The materials allowing the implementation of multiple functions such as drug release or shape-changing capabilities into degradable polymer devices have sophisticated molecular architectures. Studying their degradation behavior in monolayers at the air-water interface allows for rapid and straightforward assessment of the evolution of the material properties. The insights gained by this predictive tool point at design principles for the next generation of multifunctional devices. Image Credit: Helmholtz-Zentrum Geesthacht.

Headed by Prof. Andreas Lendlein, a research team from the Helmholtz-Zentrum Geesthacht has now developed a technique for more reliable and faster prediction of the degradation of these polymer materials using advanced molecular architectures. The study outcomes were recently published in the first issue of the Cell Reports Physical Science journal.

The researchers used the so-called Langmuir technique to transfer the material into a 2D system, thus eliminating the complex transport processes that have an impact on the disintegration of three-dimensional objects.

Analytical models that describe various polymer architectures that are of specific interest in designing multifunctional implants were created, and the kinetic parameters elucidating the disintegration of these materials were determined.

Furthermore, the team intends to apply these data to perform computer simulations of the degradation of therapeutic polymer devices. Already, regulatory authorities have recommended computer simulations of the performance of these devices, for instance, for certain stents.

The knowledge obtained from the 2D degradation studies will certainly enhance these simulations. The HZG researchers have devised a technique for quickly perceiving and predicting the decomposition of polymer materials, thereby considerably contributing toward developing novel, multifunctional polymers for regenerative medicine.

Background—Multifunctional Biomaterials

It could be useful to implement degradability for specific implants, like staples or sutures. These implants are required only temporarily as mechanical support. It is expected that future medical implants will carry out much more complex tasks.

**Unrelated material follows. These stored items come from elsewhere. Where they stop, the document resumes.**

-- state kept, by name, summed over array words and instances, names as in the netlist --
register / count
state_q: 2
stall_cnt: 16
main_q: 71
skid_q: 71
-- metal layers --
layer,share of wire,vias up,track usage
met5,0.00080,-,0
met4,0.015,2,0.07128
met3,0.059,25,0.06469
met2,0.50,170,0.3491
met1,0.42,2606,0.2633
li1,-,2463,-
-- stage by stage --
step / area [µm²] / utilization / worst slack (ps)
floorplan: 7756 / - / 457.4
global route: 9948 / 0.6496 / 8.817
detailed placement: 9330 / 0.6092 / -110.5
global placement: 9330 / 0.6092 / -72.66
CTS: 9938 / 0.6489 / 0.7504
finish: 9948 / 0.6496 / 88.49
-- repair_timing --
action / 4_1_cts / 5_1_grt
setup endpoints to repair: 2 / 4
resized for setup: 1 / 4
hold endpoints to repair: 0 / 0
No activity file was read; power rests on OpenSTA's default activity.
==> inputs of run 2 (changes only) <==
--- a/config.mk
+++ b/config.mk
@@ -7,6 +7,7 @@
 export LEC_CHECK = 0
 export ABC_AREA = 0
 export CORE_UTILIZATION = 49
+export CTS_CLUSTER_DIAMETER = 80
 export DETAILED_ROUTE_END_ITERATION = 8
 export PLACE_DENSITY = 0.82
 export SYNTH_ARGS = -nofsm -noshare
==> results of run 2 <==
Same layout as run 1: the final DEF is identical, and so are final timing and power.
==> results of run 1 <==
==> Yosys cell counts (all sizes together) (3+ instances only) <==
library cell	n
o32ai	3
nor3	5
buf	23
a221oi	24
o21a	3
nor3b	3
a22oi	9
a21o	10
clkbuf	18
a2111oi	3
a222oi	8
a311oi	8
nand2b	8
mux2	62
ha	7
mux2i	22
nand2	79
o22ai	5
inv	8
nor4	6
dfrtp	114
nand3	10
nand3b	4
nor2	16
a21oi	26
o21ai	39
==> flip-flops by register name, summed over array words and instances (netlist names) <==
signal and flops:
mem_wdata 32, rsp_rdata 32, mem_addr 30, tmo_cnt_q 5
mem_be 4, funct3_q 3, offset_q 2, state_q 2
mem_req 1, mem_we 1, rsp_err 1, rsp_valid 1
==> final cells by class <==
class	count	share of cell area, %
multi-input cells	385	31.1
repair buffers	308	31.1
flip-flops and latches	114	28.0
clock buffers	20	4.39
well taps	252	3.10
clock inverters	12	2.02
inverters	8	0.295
==> config.mk <==
export PLATFORM = sky130hd
export DESIGN_NAME = digit_collector
export DESIGN_NICKNAME = d
export VERILOG_FILES = /design/src/rtl/digit_collector.sv
export SDC_FILE = /design/constraint.sdc
export NUM_CORES = 1
export LEC_CHECK = 0
export CAP_MARGIN = 0
export CELL_PAD_IN_SITES_DETAIL_PLACEMENT = 1
export CELL_PAD_IN_SITES_GLOBAL_PLACEMENT = 1
export CORE_ASPECT_RATIO = 1.2
export CORE_MARGIN = 2
export CORE_UTILIZATION = 42
export DETAILED_ROUTE_END_ITERATION = 7
export GPL_TIMING_DRIVEN = 1
export PLACE_DENSITY_LB_ADDON = 0.3
export SETUP_SLACK_MARGIN = 0.2
export SYNTH_ARGS = -nofsm -noshare
export SYNTH_HDL_FRONTEND = slang
export SYNTH_SLANG_ARGS = --single-unit
==> constraint.sdc <==
create_clock -name CLK -period 3.1 [get_ports CLK]
set_input_delay 0.465 -clock CLK [delete_from_list [all_inputs] [get_ports CLK]]
set_output_delay 0.465 -clock CLK [all_outputs]
set_load 0.05 [all_outputs]
==> src/rtl/digit_collector.sv <==
// digit_collector: receive end of the 12-slot keypad scan link.
// Samples Din once per slot, assembles a 12-bit frame, debounces whole
// frames and reports newly pressed keys as a 4-bit code with a strobe.
//
// Handshake: KEY_VALID and SYNC_ERR are one-cycle strobes with no ready;
// KEY_CODE is held from one KEY_VALID strobe to the next.
module digit_collector #(
  parameter int SLOT_CYCLES  = 20,
  parameter int SAMPLE_PHASE = 10,
  parameter int DEB_FRAMES   = 3,
  parameter int ACTIVE_HIGH  = 1
) (
  input  logic        CLK,
  input  logic        RST,
  input  logic        Din,
  input  logic        FRAME,
  output logic [11:0] KEYS,
  output logic        KEY_VALID,
  output logic [3:0]  KEY_CODE,
  output logic        MULTI,
  output logic        SYNC_ERR,
  output logic        state_dbg
);

  localparam int PW = $clog2(SLOT_CYCLES);
  localparam int CW = $clog2(DEB_FRAMES + 1);

  typedef enum logic {IDLE = 1'b0, SCAN = 1'b1} state_t;

  state_t        state;
  logic [3:0]    slot;
  logic [PW-1:0] phase;
  logic [11:0]   shift;
  logic [11:0]   cand;
  logic [CW-1:0] cnt;

  logic          key_bit;
  logic          at_origin;
  logic          last_cycle;
  logic          restart;
  logic          sync_hit;
  logic [3:0]    cur_slot;
  logic [PW-1:0] cur_phase;
  logic [11:0]   shift_next;
  logic [CW-1:0] cnt_next;
  logic          accept;
  logic [11:0]   new_bits;
  logic [3:0]    low_slot;
  logic [3:0]    low_code;

  assign state_dbg = state;

  // Slot position decode, resync detection and the frame with this cycle's sample merged in
  always_comb begin
    key_bit    = (ACTIVE_HIGH != 0) ? Din : ~Din;
    at_origin  = (slot == 4'd0) && (phase == '0);
    last_cycle = (state == SCAN) && (slot == 4'd11) && (phase == PW'(SLOT_CYCLES - 1));
    // A FRAME on the completing cycle is ignored; elsewhere in SCAN it aborts the frame
    sync_hit   = FRAME && (state == SCAN) && !at_origin && !last_cycle;
    restart    = FRAME && ((state == IDLE) || sync_hit);
    cur_slot   = restart ? 4'd0 : slot;
    cur_phase  = restart ? '0 : phase;
    shift_next = restart ? 12'd0 : shift;
    if ((restart || (state == SCAN)) && (cur_phase == PW'(SAMPLE_PHASE)))
      shift_next[cur_slot] = key_bit;
  end

  // Debounce count and press detection for the frame completing this cycle
  always_comb begin
    if (shift_next == cand)
      cnt_next = (cnt == CW'(DEB_FRAMES)) ? cnt : cnt + CW'(1);
    else
      cnt_next = CW'(1);
    accept   = (cnt_next == CW'(DEB_FRAMES));
    new_bits = shift_next & ~KEYS;
    low_slot = 4'd0;
    for (int i = 11; i >= 0; i--)
      if (new_bits[i]) low_slot = 4'(i);
    case (low_slot)
      4'd9:    low_code = 4'd10;
      4'd10:   low_code = 4'd0;
      4'd11:   low_code = 4'd11;
      default: low_code = low_slot + 4'd1;
    endcase
  end

  // More than one key held in the debounced vector
  always_comb begin
    MULTI = (KEYS & (KEYS - 12'd1)) != 12'd0;
  end

  // Scan FSM, frame assembly, debounce state and registered strobes
  always_ff @(posedge CLK or negedge RST) begin
    if (!RST) begin
      state     <= IDLE;
      slot      <= 4'd0;
      phase     <= '0;
      shift     <= 12'd0;
      cand      <= 12'd0;
      cnt       <= '0;
      KEYS      <= 12'd0;
      KEY_VALID <= 1'b0;
      KEY_CODE  <= 4'd0;
      SYNC_ERR  <= 1'b0;
    end else begin
      KEY_VALID <= 1'b0;
      SYNC_ERR  <= sync_hit;
      if (restart) begin
        // The FRAME cycle itself is phase 0 of slot 0
        state <= SCAN;
        slot  <= 4'd0;
        phase <= PW'(1);
        shift <= shift_next;
      end else if (state == SCAN) begin
        if (last_cycle) begin
          state <= IDLE;
          slot  <= 4'd0;
          phase <= '0;
          shift <= 12'd0;
          cand  <= shift_next;
          cnt   <= cnt_next;
          if (accept) begin
            KEYS <= shift_next;
            if (new_bits != 12'd0) begin
              KEY_VALID <= 1'b1;
              KEY_CODE  <= low_code;
            end
          end
        end else begin
          shift <= shift_next;
          if (phase == PW'(SLOT_CYCLES - 1)) begin
            phase <= '0;
            slot  <= slot + 4'd1;
          end else begin
            phase <= phase + PW'(1);
          end
        end
      end
    end
  end

endmodule

== Word-level counts from Yosys, hierarchy flattened ==
Index checks and enable logic that the tools add are counted.
Word-level totals
  memory bits (writable): 0
  bits in read-only memories: 0
  memories kept: 0
  register bits: 54
  latch bits: 0
  input port bits: 4
Cells by class
  reductions and logical operators: 23
  equality and inequality tests: 9
  multipliers: 0
  add/subtract/negate cells: 5
  multiplexer cells: 41
  bitwise operators: 5
  magnitude comparators: 2
  shift operators: 0
  div/mod/pow operators: 0
Operator list (count)
  two-way mux 4 bit: 17
  two-way mux 12 bit: 5
  two-way mux 5 bit: 5
  AND 12 bit: 2
  nonzero test 12 bit: 2
  equality test 4 bit, second input constant: 4
  bitwise mux 12 bit: 1
  equality test 12 bit: 1
  NOT 12 bit: 1
  case mux 4 bit (3 select lines): 1
  subtractor 12 x 1 -> 12 bit, second input constant: 1
  logical AND 1 bit: 9
  two-way mux 1 bit: 9
  adder 4 x 1 -> 4 bit, second input constant: 2
  adder 5 x 1 -> 5 bit, second input constant: 1
  equality test 5 x 4 -> 1 bit, second input constant: 1
  equality test 5 bit, second input constant: 1
  logical NOT 5 bit: 1
  < comparator 4 x 5 -> 1 bit, second input constant: 1
  AND reduction 5 bit: 1
  demux 1 bit (select 4 bit): 1
  equality test 2 bit, second input constant: 2
  >= comparator 4 x 1 -> 1 bit, second input constant: 1
  logical NOT 4 bit: 1
  other kinds (10): 14

== Depth between registers and ports, before layout ==
Gate-level depths: netlist of the first run.
  depth in word-level cells: 29
  gate-level depth with buffers: 16
  gate-level depth less buffers: 15

== Worst setup path after synthesis of the first run ==
No wires, ideal clock.
  path type: register -> register
  start point: register state, in the netlist state_dbg
  end point: register KEY_CODE[0]
  period minus slack after synthesis: 3.400 ns
  path slack: -0.300 ns
  data required time: 3.034 ns
  buffers on the path: 2
  data arrival time: 3.334 ns
  cell stages (with the launch flop): 15
  cell sequence: dfrtp_1 buf_2 o21a_1 clkbuf_1 nand4_1 mux2i_1 o21ai_0 o32a_1 a221oi_2 a2bb2oi_2 inv_1 ha_1 o21a_1 o21ai_1 mux2_4
On the way
  longest elaborated chain between the ends: 28
RTL lines
  start: declaration: RTL line 30  | state_t state;
  start signal: assignment: RTL line 95  | state <= IDLE;
  start signal: assignment: RTL line 110  | state <= SCAN;
  start signal: assignment: RTL line 116  | state <= IDLE;
  logical AND 1 bit (2 in series): RTL line 57  | last_cycle = (state == SCAN) && (slot == 4'd11) && (phase == PW'(SLOT_CYCLES - 1));
  logical NOT 1 bit: RTL line 59  | sync_hit = FRAME && (state == SCAN) && !at_origin && !last_cycle;
  logical AND 1 bit: RTL line 59
  logical OR 1 bit: RTL line 60  | restart = FRAME && ((state == IDLE) || sync_hit);
  logical AND 1 bit: RTL line 60
  two-way mux 4 bit: RTL line 61  | cur_slot = restart ? 4'd0 : slot;
  < comparator 4 x 5 -> 1 bit (not written as such) / >= comparator 4 x 1 -> 1 bit (equally long branches): RTL line 65  | shift_next[cur_slot] = key_bit;
  logical AND 1 bit (not written as such): RTL line 65
  two-way mux 1 bit (not written as such): RTL line 65
  demux 1 bit (select 4 bit): RTL line 65
  bitwise mux 12 bit: RTL line 65
  two-way mux 12 bit: RTL line 64  | if ((restart || (state == SCAN)) && (cur_phase == PW'(SAMPLE_PHASE)))
  AND 12 bit: RTL line 75  | new_bits = shift_next & ~KEYS;
  two-way mux 4 bit (12 in series): RTL line 78  | if (new_bits[i]) low_slot = 4'(i);
  adder 4 x 1 -> 4 bit / equality test 4 bit (equally long branches): RTL line 83, 79
  case mux 4 bit (3 select lines): RTL line 79  | case (low_slot)
  end signal: assignment: RTL line 126  | KEY_CODE <= low_code;
  end: declaration: RTL line 19  | output logic [3:0] KEY_CODE,
Several ways; a longest one is shown, not always the timed one.
A chain may end at the register's enable or synchronous reset.

== Worst setup path after layout of the first run ==
  start point: register phase[0]
  end point: register KEY_CODE[0]
On the way
  longest elaborated chain between the ends: 29
RTL lines
  start: declaration: RTL line 32  | logic [PW-1:0] phase;
  start signal: assignment: RTL line 135  | phase <= phase + PW'(1);
  logical NOT 5 bit: RTL line 56  | at_origin = (slot == 4'd0) && (phase == '0);
  logical AND 1 bit: RTL line 56
  logical NOT 1 bit: RTL line 59
  logical AND 1 bit (2 in series): RTL line 59
  logical OR 1 bit: RTL line 60
  logical AND 1 bit: RTL line 60
  two-way mux 4 bit: RTL line 61
  < comparator 4 x 5 -> 1 bit (not written as such) / >= comparator 4 x 1 -> 1 bit (equally long branches): RTL line 65
  logical AND 1 bit (not written as such): RTL line 65
  two-way mux 1 bit (not written as such): RTL line 65
  demux 1 bit (select 4 bit): RTL line 65
  bitwise mux 12 bit: RTL line 65
  two-way mux 12 bit: RTL line 64
  AND 12 bit: RTL line 75
  two-way mux 4 bit (12 in series): RTL line 78
  adder 4 x 1 -> 4 bit / equality test 4 bit (equally long branches): RTL line 83, 79
  case mux 4 bit (3 select lines): RTL line 79
Several ways; a longest one is shown, not always the timed one.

For instance, these degradable devices could be compressed, making them implantable through minimally invasive techniques, where they release a drug for supporting the healing process, recruit the correct cells to its surface, and send reports back on the recovery progress.

In this case, disintegration is just one out of various functions combined in the materials. However, degradation is largely crucial since it alters the material on a molecular level. A material’s molecular structure is developed in a unique, typically complex, way to implement various functions into it.

It is crucial to gain insights into ways degradation has an impact on this molecular architecture to make sure that all the functions are performed in the desired manner. The thin layer technique that this study developed could have a groundbreaking role in developing such degradable polymers.